Show me every line in the listing that has the word "netlist".

Segment Open

**src/rtl/arbitration_logic_wrr_pkg.sv**
```systemverilog
// Shared types and helpers for the weighted round-robin arbiter.
package arb_pkg;

    typedef enum logic {
        IDLE = 1'b0,
        HOLD = 1'b1
    } arb_state_t;

    // A zero weight still grants one transfer so a requester can never be starved by its own config.
    function automatic logic [31:0] arb_quantum(input logic [31:0] w);
        return (w == 32'd0) ? 32'd1 : w;
    endfunction

endpackage

```
**src/rtl/arbitration_logic_fixed.sv**
```systemverilog
// Fixed-priority picker: the lowest set request index wins.
module arbitration_logic_fixed #(
    parameter int N  = 8,
    parameter int IW = $clog2(N)
) (
    input  logic [N-1:0]  req,
    output logic [N-1:0]  onehot,
    output logic [IW-1:0] idx
);

    always_comb begin
        onehot = '0;
        idx    = '0;
        for (int i = N - 1; i >= 0; i--) begin
            if (req[i]) begin
                onehot    = '0;
                onehot[i] = 1'b1;
                idx       = IW'(i);
            end
        end
    end

endmodule

```
**src/rtl/arbitration_logic_wrr_rr_pick.sv**
```systemverilog
// Rotating-priority picker: the lowest request above `last` wins, else the lowest request overall.
module rr_pick #(
    parameter int N  = 8,
    parameter int IW = $clog2(N)
) (
    input  logic [N-1:0]  req,
    input  logic [IW-1:0] last,
    output logic [N-1:0]  onehot,
    output logic [IW-1:0] idx
);

    logic [N-1:0]  mask;
    logic [N-1:0]  masked_req;
    logic [N-1:0]  m_onehot;
    logic [N-1:0]  a_onehot;
    logic [IW-1:0] m_idx;
    logic [IW-1:0] a_idx;

    always_comb begin
        mask = '0;
        for (int i = 0; i < N; i++) begin
            mask[i] = (i > int'(last));
        end
    end

    assign masked_req = req & mask;

    arbitration_logic_fixed #(.N(N), .IW(IW)) u_masked (
        .req    (masked_req),
        .onehot (m_onehot),
        .idx    (m_idx)
    );

    arbitration_logic_fixed #(.N(N), .IW(IW)) u_all (
        .req    (req),
        .onehot (a_onehot),
        .idx    (a_idx)
    );

    assign onehot = (|masked_req) ? m_onehot : a_onehot;
    assign idx    = (|masked_req) ? m_idx    : a_idx;

endmodule

```
**src/rtl/arbitration_logic_wrr.sv**
```systemverilog
// Weighted round-robin arbiter with grant hold and registered one-hot grant.
// Define ARB_WRR_BACK2BACK_EN to re-arbitrate on the release edge (no idle bubble).
//
// state | meaning
// IDLE  | no grant; arbitrate when any req is set
// HOLD  | grant held; credit counts down one per ack
module arbitration_logic_wrr
    import arb_pkg::*;
#(
    parameter  int N      = 8,
    parameter  int W_BITS = 4,
    localparam int IW     = $clog2(N)
) (
    input  logic                clk,
    input  logic                rst,
    input  logic [N-1:0]        req,
    input  logic [N*W_BITS-1:0] weight,
    input  logic                ack,
    output logic [N-1:0]        grant,
    output logic                grant_valid,
    output logic [IW-1:0]       grant_id
);

    arb_state_t        state_q, state_d;
    logic [N-1:0]      grant_q, grant_d;
    logic              valid_q, valid_d;
    logic [IW-1:0]     id_q, id_d;
    logic [IW-1:0]     last_q, last_d;
    logic [W_BITS-1:0] credit_q, credit_d;

    logic [N-1:0]      pick_onehot;
    logic [IW-1:0]     pick_idx;
    logic [W_BITS-1:0] w_sel;
    logic              load;

    rr_pick #(.N(N), .IW(IW)) u_pick (
        .req    (req),
        .last   (last_q),
        .onehot (pick_onehot),
        .idx    (pick_idx)
    );

    always_comb begin
        w_sel = '0;
        for (int i = 0; i < N; i++) begin
            if (pick_idx == IW'(i)) begin
                w_sel = weight[i*W_BITS +: W_BITS];
            end
        end
    end

    always_comb begin
        state_d  = state_q;
        grant_d  = grant_q;
        id_d     = id_q;
        last_d   = last_q;
        credit_d = credit_q;
        load     = 1'b0;
        case (state_q)
            IDLE: load = |req;
            HOLD: begin
                // A dropped request releases even mid-quantum; an ack on that cycle still counts.
                if ((ack && credit_q == W_BITS'(1)) || !req[id_q]) begin
                    state_d = IDLE;
                    grant_d = '0;
                    id_d    = '0;
`ifdef ARB_WRR_BACK2BACK_EN
                    load    = |req;
`endif
                end else if (ack) begin
                    credit_d = credit_q - W_BITS'(1);
                end
            end
            default: state_d = IDLE;
        endcase
        if (load) begin
            state_d  = HOLD;
            grant_d  = pick_onehot;
            id_d     = pick_idx;
            last_d   = pick_idx;
            credit_d = W_BITS'(arb_quantum(32'(w_sel)));
        end
        valid_d = |grant_d;
    end

    always_ff @(posedge clk) begin
        if (rst) begin
            state_q  <= IDLE;
            grant_q  <= '0;
            valid_q  <= 1'b0;
            id_q     <= '0;
            last_q   <= IW'(N - 1);
            credit_q <= '0;
        end else begin
            state_q  <= state_d;
            grant_q  <= grant_d;
            valid_q  <= valid_d;
            id_q     <= id_d;
            last_q   <= last_d;
            credit_q <= credit_d;
        end
    end

    assign grant       = grant_q;
    assign grant_valid = valid_q;
    assign grant_id    = id_q;

endmodule

```
**config.mk**
```make
export PLATFORM = sky130hd
export DESIGN_NAME = arbitration_logic_wrr
export DESIGN_NICKNAME = d
export VERILOG_FILES = /design/src/rtl/arbitration_logic_wrr_pkg.sv /design/src/rtl/arbitration_logic_fixed.sv /design/src/rtl/arbitration_logic_wrr_rr_pick.sv /design/src/rtl/arbitration_logic_wrr.sv
export SDC_FILE = /design/constraint.sdc
export NUM_CORES = 1
export LEC_CHECK = 0
export ABC_AREA = 1
export ABC_CLOCK_PERIOD_IN_PS = 3400
export BUFFER_PORTS_ARGS = -buffer_cell sky130_fd_sc_hd__buf_2
export CELL_PAD_IN_SITES_DETAIL_PLACEMENT = 0
export CELL_PAD_IN_SITES_GLOBAL_PLACEMENT = 1
export CORE_UTILIZATION = 36
export DETAILED_ROUTE_END_ITERATION = 7
export HOLD_SLACK_MARGIN = 0.05
export PLACE_DENSITY_LB_ADDON = 0.1
export SETUP_SLACK_MARGIN = 0.1
export SLEW_MARGIN = 25
export SYNTH_ARGS = -nofsm -noshare
export SYNTH_HDL_FRONTEND = slang
export SYNTH_SLANG_ARGS = --single-unit
```
**constraint.sdc**
```tcl
create_clock -name clk -period 3.4 [get_ports clk]
set_clock_uncertainty 0.2 [all_clocks]
set_input_delay 0.85 -clock clk [delete_from_list [all_inputs] [get_ports clk]]
set_output_delay 0.85 -clock clk [all_outputs]
set_load 0.05 [all_outputs]
```
==> summary.md <==
* **outcome** complete, no violations
* **static leakage** 1.02 nW
* **Iteration-0 DRC Markers** 115
* **global-route wire length before repair** 8.05 mm
* **post-detailed-route wirelength per cell** 12.6 µm
* **remaining global-route overflow** 0
* **ys flop type** sky130_fd_sc_hd__dfxtp_1
* **kind of launch point of the worst setup path** input port
* **antenna violation net count after detailed routing** 0
* **arrival time at the worst endpoint** 2830 ps
* **# resized after CTS** 0
* **Peak supply drop** 0.000390 V
* **placed wire-length estimate** 3.82 mm
* **number of storage elements in the synthesis netlist** 20
* **buffer depth of the longest clock path** 2
* **clock transition at the register clock pins on the worst setup and hold paths after CTS** 80 ps
* **Sink Count** 20
* **number of I/O port buffers** 54
* **pre-CTS setup slack** 260 ps
* **Final Instance Area** 2030 µm²
* **max-slew violation total from the final report** 0
* **Crit path required time** 3350 ps
* **placeable core area** 4350 µm²
* **fraction of layout instances using a drive strength above 1** 0.282
* **number of synthesis warnings** 0
* **smallest setup slack after layout** 518 ps
* **hold violation total from the final report** 0
* **largest net degree at the start of global routing** 16
* **Die Area** 4790 µm²
* **top-area cell type share of the netlist area** 0.246
* **synthesis-to-finish area growth** 24.6%
* **via count of the first global-routing pass** 1745
* **post-detailed-route DRC marker count** 0
* **Diodes inserted** 0
* **placer's final routability congestion estimate** 0.860
* **Filler Cells Inserted** 457
* **Post-Syn Instances** 264
* **Critical path origin** req[7]
* **Tightest Hold Check Type** flip-flop to flip-flop
* **most instantiated library cell after synthesis** sky130_fd_sc_hd__nand2_1
* **share of flip-flops with an asynchronous set or reset** 0
* **ranking of synthesized cells by instance count** 61 x sky130_fd_sc_hd__nand2_1, 38 x sky130_fd_sc_hd__inv_1, 28 x sky130_fd_sc_hd__nor2_1, 22 x sky130_fd_sc_hd__a21oi_1, 20 x sky130_fd_sc_hd__dfxtp_1
* **peak fanout along the critical path** 11
* **Power per Cell Area** 697 nW/µm²
* **mean post-synth cell area** 6.16 µm²
* **wire length after detailed routing** 4.66 mm
* **CTS tree** built
* **post-layout net count** 365
* **setup fix buffers added after clock tree synthesis** 0
* **global router's overall resource usage** 0.204
* **cell types with the largest area share after synthesis** sky130_fd_sc_hd__dfxtp_1 25%, sky130_fd_sc_hd__nand2_1 14%, sky130_fd_sc_hd__inv_1 8.8%, sky130_fd_sc_hd__a21oi_1 6.8%, sky130_fd_sc_hd__nor2_1 6.5%
* **Die Y** 69.2 µm
* **hold buffer count at CTS** 0
* **measured slew at the worst slew-check pin** 662 ps
* **startpoint-to-endpoint class of the critical path** input port to flip-flop
* **count of max-cap constraint violations** 0
* **setup repair after global routing missed its margin** false
* **syn_nets** 309
* **Avg Vias per Cell** 4.94
* **I/O pin count** 55
* **Final period util** 0.848
* **sum of negative setup slack** 0 ps
* **number of distinct library cell variants in the gate-level netlist after synthesis** 31
* **H-tree levels** 1
* **count of placed standard cells including taps** 367
* **count of non-filler cells in the finished layout** 371
* **clock tree root buffer cell** sky130_fd_sc_hd__clkbuf_8
* **hold_sp** grant_id[2]
* **number of antenna violations at the first check in global routing** 0
* **clock latency reported for the late side of the worst-skew pair** 270 ps
* **vias** 1834
* **Synth Cell Area** 1630 µm²
* **TritonCTS buffer count** 3
* **hold_ws** 305 ps
* **number of endpoints failing setup at the final stage** 0
* **placement row count** 24
* **number of iterations in the first detailed-routing pass** 4
* **count of flip-flops with a built-in enable after synthesis** 0
* **cell area after placement** 1960 µm²
* **starting density of the core** 0.374
* **crit end category** flip-flop
* **relative slew slack** 0.559
* **max frequency** 0.347 GHz
* **startpoint of the lowest-slack register-to-register path** last_q[2]
* **largest area contributor in the synthesized netlist** sky130_fd_sc_hd__dfxtp_1
* **sequential share of the synthesized area** 0.246
* **width of the die** 69.2 µm
* **final critical delay including setup and external delays** 2880 ps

Segment Closed

**EXERCISE ANSWER**:
* **number of storage elements in the synthesis netlist** 20
* **top-area cell type share of the netlist area** 0.246
* **number of distinct library cell variants in the gate-level netlist after synthesis** 31
* **largest area contributor in the synthesized netlist** sky130_fd_sc_hd__dfxtp_1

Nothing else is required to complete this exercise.